» **Required work**
Copy exactly the lines that run from the line containing "export SYNTH_ARGS = -nofsm -noshare" to the end of the material below, both ends included.
***** Working data *****
$ cat config.mk
export PLATFORM = sky130hd
export DESIGN_NAME = minf_axis
export DESIGN_NICKNAME = d
export VERILOG_FILES = /design/src/hw/rtl/minf_pkg.sv /design/src/hw/rtl/minf_axis.sv
export SDC_FILE = /design/constraint.sdc
export NUM_CORES = 2
export LEC_CHECK = 0
export BUFFER_PORTS_ARGS = -buffer_cell sky130_fd_sc_hd__clkbuf_2
export CAP_MARGIN = 25
export CELL_PAD_IN_SITES_DETAIL_PLACEMENT = 0
export CELL_PAD_IN_SITES_GLOBAL_PLACEMENT = 1
export CORE_UTILIZATION = 40
export CTS_CLUSTER_DIAMETER = 100
export CTS_CLUSTER_SIZE = 16
export DETAILED_ROUTE_END_ITERATION = 6
export GPL_TIMING_DRIVEN = 1
export HOLD_SLACK_MARGIN = 0.06
export PLACE_DENSITY = 0.74
export SYNTH_ARGS = -nofsm -noshare
export SYNTH_HDL_FRONTEND = slang
export SYNTH_SLANG_ARGS = --single-unit
$ cat constraint.sdc
create_clock -name clk -period 7.8 [get_ports clk]
set_clock_uncertainty 0.05 [all_clocks]
set_input_delay 0.39 -clock clk [delete_from_list [all_inputs] [get_ports clk]]
set_output_delay 0.39 -clock clk [all_outputs]
set_load 0.01 [all_outputs]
*****
» **Solution for this task**
export SYNTH_ARGS = -nofsm -noshare
export SYNTH_HDL_FRONTEND = slang
export SYNTH_SLANG_ARGS = --single-unit
$ cat constraint.sdc
create_clock -name clk -period 7.8 [get_ports clk]
set_clock_uncertainty 0.05 [all_clocks]
set_input_delay 0.39 -clock clk [delete_from_list [all_inputs] [get_ports clk]]
set_output_delay 0.39 -clock clk [all_outputs]
set_load 0.01 [all_outputs]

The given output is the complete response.